Kitapları Maval Sanmak
Bir büyüğünüzden, belki bir animasyonun bir kaç saniyesinden, kamu spotu reklamında oynayan bir ünlünün ağzından, örnekleri çoğaltalım bir duvar yazısında, bir komşu ziyaretinde, okumaya, kitaplara dair bir başka tarif işitmemiş; onu, sade ve sadece bir takım sıkıcı mavallardan ibaret sanmış, silik, soluk, kıraç, renksiz bir takım gazetelerin promosyonu hikayemsi mavallarının arasına hapsolarak büyümüş iseniz, yaratılmış herhangi bir zerrenin tabiatına tesir edişiniz, çevrenizin dar kadrolarının dar anlayışlarına sıkışıp kalacak. Dar alanlarda gerçekleştirilen dar temaslar, bir önceki günü aratmayacak monotonluk bataklığında, bu temaslardan bulaşacak, ona karşı bağışıklığınızın olmadığı binbir çeşit arızaları istemsizce bünyenize aldığınız kordonun akışını giderek hızlandıracak ve kimyanız ağır ağır bozulacak.
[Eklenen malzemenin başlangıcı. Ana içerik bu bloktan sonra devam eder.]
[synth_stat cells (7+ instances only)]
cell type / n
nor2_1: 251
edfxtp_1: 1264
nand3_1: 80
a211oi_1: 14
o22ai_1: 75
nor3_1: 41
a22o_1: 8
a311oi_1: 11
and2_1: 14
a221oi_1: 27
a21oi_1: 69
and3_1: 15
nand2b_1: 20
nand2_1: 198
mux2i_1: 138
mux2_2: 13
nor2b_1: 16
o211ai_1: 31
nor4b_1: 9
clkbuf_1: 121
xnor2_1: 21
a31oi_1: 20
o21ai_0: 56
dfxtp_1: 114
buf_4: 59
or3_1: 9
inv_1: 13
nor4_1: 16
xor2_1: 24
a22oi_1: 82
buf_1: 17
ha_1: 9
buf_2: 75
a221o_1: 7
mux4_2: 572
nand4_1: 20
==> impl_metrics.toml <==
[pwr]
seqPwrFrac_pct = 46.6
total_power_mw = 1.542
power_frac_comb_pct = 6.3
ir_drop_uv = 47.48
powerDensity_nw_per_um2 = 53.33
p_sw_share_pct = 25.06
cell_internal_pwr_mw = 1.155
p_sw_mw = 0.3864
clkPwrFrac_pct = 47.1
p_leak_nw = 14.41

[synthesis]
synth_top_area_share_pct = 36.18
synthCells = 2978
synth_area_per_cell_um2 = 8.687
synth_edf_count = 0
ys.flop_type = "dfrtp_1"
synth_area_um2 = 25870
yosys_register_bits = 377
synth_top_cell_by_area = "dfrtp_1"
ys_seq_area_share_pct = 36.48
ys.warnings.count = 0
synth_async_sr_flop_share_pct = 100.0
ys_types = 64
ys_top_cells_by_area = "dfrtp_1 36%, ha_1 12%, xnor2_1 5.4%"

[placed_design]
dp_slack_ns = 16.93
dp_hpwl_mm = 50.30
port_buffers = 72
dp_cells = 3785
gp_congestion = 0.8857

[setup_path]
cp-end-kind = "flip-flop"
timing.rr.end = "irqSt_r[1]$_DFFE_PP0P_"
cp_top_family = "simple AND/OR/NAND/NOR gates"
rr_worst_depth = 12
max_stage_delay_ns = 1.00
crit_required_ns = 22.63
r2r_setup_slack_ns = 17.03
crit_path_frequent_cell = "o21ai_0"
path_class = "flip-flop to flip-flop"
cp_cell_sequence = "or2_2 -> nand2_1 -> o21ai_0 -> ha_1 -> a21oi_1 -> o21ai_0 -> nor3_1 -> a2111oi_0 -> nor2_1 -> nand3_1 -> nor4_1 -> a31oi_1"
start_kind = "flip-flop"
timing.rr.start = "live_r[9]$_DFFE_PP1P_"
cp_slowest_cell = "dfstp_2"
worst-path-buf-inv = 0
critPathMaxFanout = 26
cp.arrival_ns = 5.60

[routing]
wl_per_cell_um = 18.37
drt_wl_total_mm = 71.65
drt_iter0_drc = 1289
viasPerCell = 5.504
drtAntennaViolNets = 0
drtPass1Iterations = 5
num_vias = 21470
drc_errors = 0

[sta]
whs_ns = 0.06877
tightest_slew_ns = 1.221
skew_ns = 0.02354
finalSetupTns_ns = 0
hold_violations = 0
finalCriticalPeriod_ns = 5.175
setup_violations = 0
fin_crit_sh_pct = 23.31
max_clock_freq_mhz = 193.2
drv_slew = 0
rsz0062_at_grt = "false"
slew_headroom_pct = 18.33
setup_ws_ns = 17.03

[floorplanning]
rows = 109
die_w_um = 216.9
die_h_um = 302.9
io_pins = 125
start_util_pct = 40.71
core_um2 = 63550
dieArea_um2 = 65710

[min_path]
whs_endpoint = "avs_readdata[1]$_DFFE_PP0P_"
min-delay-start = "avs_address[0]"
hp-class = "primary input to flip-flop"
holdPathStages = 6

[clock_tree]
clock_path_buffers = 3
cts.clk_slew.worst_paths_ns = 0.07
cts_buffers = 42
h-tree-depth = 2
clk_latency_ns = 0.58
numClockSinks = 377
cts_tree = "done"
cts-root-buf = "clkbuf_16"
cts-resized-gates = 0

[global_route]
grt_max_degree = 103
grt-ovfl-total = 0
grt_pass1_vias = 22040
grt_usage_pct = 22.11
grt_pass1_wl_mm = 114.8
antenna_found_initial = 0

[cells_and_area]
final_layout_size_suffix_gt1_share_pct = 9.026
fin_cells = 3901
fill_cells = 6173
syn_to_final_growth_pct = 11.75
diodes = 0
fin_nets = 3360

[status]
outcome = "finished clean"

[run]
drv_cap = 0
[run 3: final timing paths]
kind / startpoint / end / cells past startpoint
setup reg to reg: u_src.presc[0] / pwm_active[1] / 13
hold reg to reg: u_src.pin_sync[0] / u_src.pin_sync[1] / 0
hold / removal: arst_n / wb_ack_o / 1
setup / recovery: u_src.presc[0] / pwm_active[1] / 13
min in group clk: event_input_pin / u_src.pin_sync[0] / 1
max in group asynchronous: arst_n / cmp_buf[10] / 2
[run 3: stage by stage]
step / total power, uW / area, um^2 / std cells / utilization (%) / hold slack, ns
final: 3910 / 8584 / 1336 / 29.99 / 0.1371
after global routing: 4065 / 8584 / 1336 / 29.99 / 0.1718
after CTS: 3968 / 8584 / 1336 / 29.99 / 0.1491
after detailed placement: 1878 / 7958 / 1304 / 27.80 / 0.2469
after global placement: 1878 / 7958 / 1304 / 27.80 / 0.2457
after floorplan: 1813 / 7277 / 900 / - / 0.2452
==> src/pnpcr_regs.sv <==
// configuration register sets of logical devices 3 to 6
// assumes the index, data and logical device number come synchronous to
// mclk_in from the configuration port logic; nrst_in is the hard reset
//
// Overview of operation
// - floppy base low: bits 2,0 zero, F2h
// - floppy irq type: only bit 1 writable, 03h
// - floppy activate from strap, gated by function enable
// - F0h/F1h reset only by hard reset
// - parallel base high: bits 7-2 zero, 02h
// - parallel base low: bits 1,0 zero, 78h
// - parallel irq type bit 0 shows extended mode
// - parallel irq type: bit 1 writable, 00h
// - second serial base low: bits 2-0 zero
// - second serial: separate rx/tx dma selects
// - second serial irq type: bit 1 writable
// - first serial base: F8h low, 03h high
// - first serial irq type: bit 1 writable
// - first serial dma indexes fixed at 04h
// - inactive device: runtime blocked, contents kept
`timescale 1ns/1ps
module pnpcr_regs (
	input wire logic mclk_in, // 125 MHz clock
	input wire logic nrst_in, // hard reset, active low
	input wire logic soft_reset_in, // soft reset pulse
	input wire logic [7:0] ldn_in, // selected logical device number
	input wire logic [7:0] cfg_index_in, // configuration index
	input wire logic [7:0] cfg_wdata_in, // write data
	input wire logic cfg_wr_in, // write strobe
	input wire logic cfg_rd_in, // read strobe
	input wire logic config_strap_zero_in, // activate strap level
	input wire logic [3:0] function_enable_one_in, // per-device enables
	input wire logic lpt_extended_mode_in, // parallel port in extended mode
	output logic [7:0] cfg_rdata_out, // read data
	output logic cfg_rvalid_out, // read data valid pulse
	output logic [3:0] dev_enable_out, // runtime access allowed
	output pnpcr_pkg::pnpcr_res_s res_out // resources of each device
);

	pnpcr_pkg::pnpcr_state_s s;
	pnpcr_pkg::pnpcr_state_s next_s;

	// selected device decode, shared by read and write paths
	function automatic logic [2:0] slot_of(input logic [7:0] ldn);
		logic [7:0] diff;
		logic hit;
		diff = ldn - pnpcr_pkg::LDN_FDC;
		hit = (ldn >= pnpcr_pkg::LDN_FDC) && (ldn <= pnpcr_pkg::LDN_SER1);
		return {hit, diff[1:0]};
	endfunction

	// masked update keeps read-only bits at their fixed value
	function automatic logic [7:0] merge(input logic [7:0] old,
		input logic [7:0] wd, input logic [7:0] wm);
		return (old & ~wm) | (wd & wm);
	endfunction

	logic [2:0] sel;
	logic [1:0] slot;
	logic hit;
	logic [7:0] rd_val;

	assign sel = slot_of(ldn_in);
	assign hit = sel[2];
	assign slot = sel[1:0];

	// read mux; anything unmapped or unselected reads 00h
	always_comb begin
		rd_val = 8'h00;
		case (cfg_index_in)
			pnpcr_pkg::IDX_ACTIVATE: rd_val = s.activate[slot];
			pnpcr_pkg::IDX_RANGE_CHECK: rd_val = s.range_check[slot];
			pnpcr_pkg::IDX_BASE_HIGH: rd_val = s.res.base_high[slot];
			pnpcr_pkg::IDX_BASE_LOW: rd_val = s.res.base_low[slot];
			pnpcr_pkg::IDX_IRQ_SELECT: rd_val = s.res.irq_select[slot];
			pnpcr_pkg::IDX_IRQ_TYPE: begin
				rd_val = s.res.irq_type[slot];
				if (slot == pnpcr_pkg::SLOT_LPT) begin
					rd_val[0] = lpt_extended_mode_in;
				end
			end
			pnpcr_pkg::IDX_DMA0: rd_val = s.res.dma0[slot];
			pnpcr_pkg::IDX_DMA1: rd_val = s.res.dma1[slot];
			pnpcr_pkg::IDX_DEVICE_CONFIG: rd_val = s.res.device_config[slot];
			pnpcr_pkg::IDX_DRIVE_IDENT: begin
				if (slot == pnpcr_pkg::SLOT_FDC) begin
					rd_val = s.res.drive_ident;
				end
			end
			default: rd_val = 8'h00;
		endcase
		if (!hit) begin
			rd_val = 8'h00;
		end
	end

	// next state: soft reset, strap capture, host writes
	always_comb begin
		next_s = s;
		next_s.rvalid = cfg_rd_in;
		if (cfg_rd_in) begin
			next_s.rdata = rd_val;
		end
		if (soft_reset_in) begin
			// shared reset values load on soft reset too; F0h/F1h stay
			next_s.range_check = pnpcr_pkg::RST_RANGE;
			next_s.res.base_high = pnpcr_pkg::RST_BASE_HIGH;
			next_s.res.base_low = pnpcr_pkg::RST_BASE_LOW;
			next_s.res.irq_select = pnpcr_pkg::RST_IRQ_SELECT;
			next_s.res.irq_type = pnpcr_pkg::RST_IRQ_TYPE;
			next_s.res.dma0 = pnpcr_pkg::RST_DMA0;
			next_s.res.dma1 = pnpcr_pkg::RST_DMA1;
			next_s.activate = pnpcr_pkg::RST_ACTIVATE;
			next_s.strap_done = 1'b0;
		end else if (!s.strap_done) begin
			// strap sampled after release, never under the async reset
			next_s.activate[pnpcr_pkg::SLOT_FDC] =
				{7'h00, config_strap_zero_in};
			next_s.strap_done = 1'b1;
		end else if (cfg_wr_in && hit) begin
			case (cfg_index_in)
				pnpcr_pkg::IDX_ACTIVATE:
					next_s.activate[slot] = cfg_wdata_in;
				pnpcr_pkg::IDX_RANGE_CHECK:
					next_s.range_check[slot] = cfg_wdata_in;
				pnpcr_pkg::IDX_BASE_HIGH:
					next_s.res.base_high[slot] = merge(s.res.base_high[slot],
						cfg_wdata_in, pnpcr_pkg::WM_BASE_HIGH[slot]);
				pnpcr_pkg::IDX_BASE_LOW:
					next_s.res.base_low[slot] = merge(s.res.base_low[slot],
						cfg_wdata_in,
						pnpcr_pkg::WM_BASE_LOW[slot]);
				pnpcr_pkg::IDX_IRQ_SELECT:
					next_s.res.irq_select[slot] = cfg_wdata_in;
				pnpcr_pkg::IDX_IRQ_TYPE:
					next_s.res.irq_type[slot] = merge(s.res.irq_type[slot],
						cfg_wdata_in,
						pnpcr_pkg::WM_IRQ_TYPE[slot]);
				pnpcr_pkg::IDX_DMA0:
					next_s.res.dma0[slot] = merge(s.res.dma0[slot],
						cfg_wdata_in, pnpcr_pkg::WM_DMA0[slot]);
				pnpcr_pkg::IDX_DMA1:
					next_s.res.dma1[slot] = merge(s.res.dma1[slot],
						cfg_wdata_in, pnpcr_pkg::WM_DMA1[slot]);
				pnpcr_pkg::IDX_DEVICE_CONFIG:
					next_s.res.device_config[slot] = cfg_wdata_in;
				pnpcr_pkg::IDX_DRIVE_IDENT: begin
					if (slot == pnpcr_pkg::SLOT_FDC) begin
						next_s.res.drive_ident = cfg_wdata_in;
					end
				end
				default: ;
			endcase
		end
		// runtime decode opens only while active and function-enabled;
		// clearing it never touches the stored registers
		for (int i = 0; i < pnpcr_pkg::NUM_DEV; i++) begin
			next_s.dev_enable[i] = next_s.activate[i][0] &
				function_enable_one_in[i];
		end
	end

	// state register; async reset takes constants only
	always_ff @(posedge mclk_in or negedge nrst_in) begin
		if (!nrst_in) begin
			s.res.base_high <= pnpcr_pkg::RST_BASE_HIGH;
			s.res.base_low <= pnpcr_pkg::RST_BASE_LOW;
			s.res.irq_select <= pnpcr_pkg::RST_IRQ_SELECT;
			s.res.irq_type <= pnpcr_pkg::RST_IRQ_TYPE;
			s.res.dma0 <= pnpcr_pkg::RST_DMA0;
			s.res.dma1 <= pnpcr_pkg::RST_DMA1;
			s.res.device_config <= pnpcr_pkg::RST_DEVICE_CONFIG;
			s.res.drive_ident <= pnpcr_pkg::RST_DRIVE_IDENT;
			s.activate <= pnpcr_pkg::RST_ACTIVATE;
			s.range_check <= pnpcr_pkg::RST_RANGE;
			s.dev_enable <= 4'h0;
			s.strap_done <= 1'b0;
			s.rdata <= 8'h00;
			s.rvalid <= 1'b0;
		end else begin
			s <= next_s;
		end
	end

	assign cfg_rdata_out = s.rdata;
	assign cfg_rvalid_out = s.rvalid;
	assign dev_enable_out = s.dev_enable;
	assign res_out = s.res;

endmodule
Coğrafyanız ve çevreniz bunu minimuma indirdiyse ne kadar da nasiplisiniz. Gayet güzel devam eden gelişiminizi, bir çok alanda okumalar yaparak katlayabilirsiniz. Aksi yönde ilerleyen yahut aksi yönde başlayan bir hayat sizi kolları arasına aldıysa sert kabuğunuz çoktan oluşmuş demektir. Kabuk kırıcı tarafınızı çalıştırmaya kabuğu tanımlayarak başlayabilirsiniz. Hapsolunduğumuz bu buhran, bizi, bize maval okuyanların bugüne kadar örselenmeyen karakuşi muhakemelerini geniş alanlara çekerek, onların yolsuz bırakabilecek sıradanlıklarını, ezber bozacak büyük sayıların hakim olduğu geniş alanlar tasarlamaya mecbur koşar. Öyle bir koşar ki, topukları neticelerini döverken darbeler saniye aşırı bize okumayı öğütler.
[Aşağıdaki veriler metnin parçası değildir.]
**config.mk**
```make
export PLATFORM = sky130hd
export DESIGN_NAME = agio_top
export DESIGN_NICKNAME = d
export VERILOG_FILES = /design/src/core/agio_axis.v /design/src/core/agio_top.v
export VERILOG_INCLUDE_DIRS = /design/src /design/src/core
export SDC_FILE = /design/constraint.sdc
export NUM_CORES = 1
export LEC_CHECK = 0
export BUFFER_PORTS_ARGS = -buffer_cell sky130_fd_sc_hd__buf_2
export CORE_AREA = 8 8 153 155
export CTS_CLUSTER_SIZE = 24
export DETAILED_ROUTE_END_ITERATION = 8
export DIE_AREA = 0 0 161 163
export GPL_TIMING_DRIVEN = 0
export HOLD_SLACK_MARGIN = 0.03
export PLACE_DENSITY_LB_ADDON = 0.05
export SYNTH_ARGS = -nofsm -noshare
export SYNTH_HDL_FRONTEND = slang
export SYNTH_HIERARCHICAL = 1
export SYNTH_SLANG_ARGS = --single-unit
```
**constraint.sdc**
```tcl
create_clock -name hclk -period 4.1 [get_ports hclk]
set_clock_uncertainty 0.2 [all_clocks]
set_input_delay 0.82 -clock hclk [delete_from_list [all_inputs] [get_ports hclk]]
set_output_delay 0.82 -clock hclk [all_outputs]
set_load 0.01 [all_outputs]
```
Farz üstü farz haline gelen okuyarak akletme yükümlülüğünün, hem nalına hem mıhına güdülemeyecek stratejik ortaklıkları zorunlu kıldığı, yalnızca asırlarca ayakta kalan kurumların bünyelerinde karşımıza çıkması tesadüf olamaz. Hayır müslüman, tevafuk da olamaz. Tüm kitapları, “okumayı” becerebildiğimiz zaman, onları tek bir kitabı anlamak için okuduğumuzu zikretmeye gerek kalmayacak. Bize misaller lazım.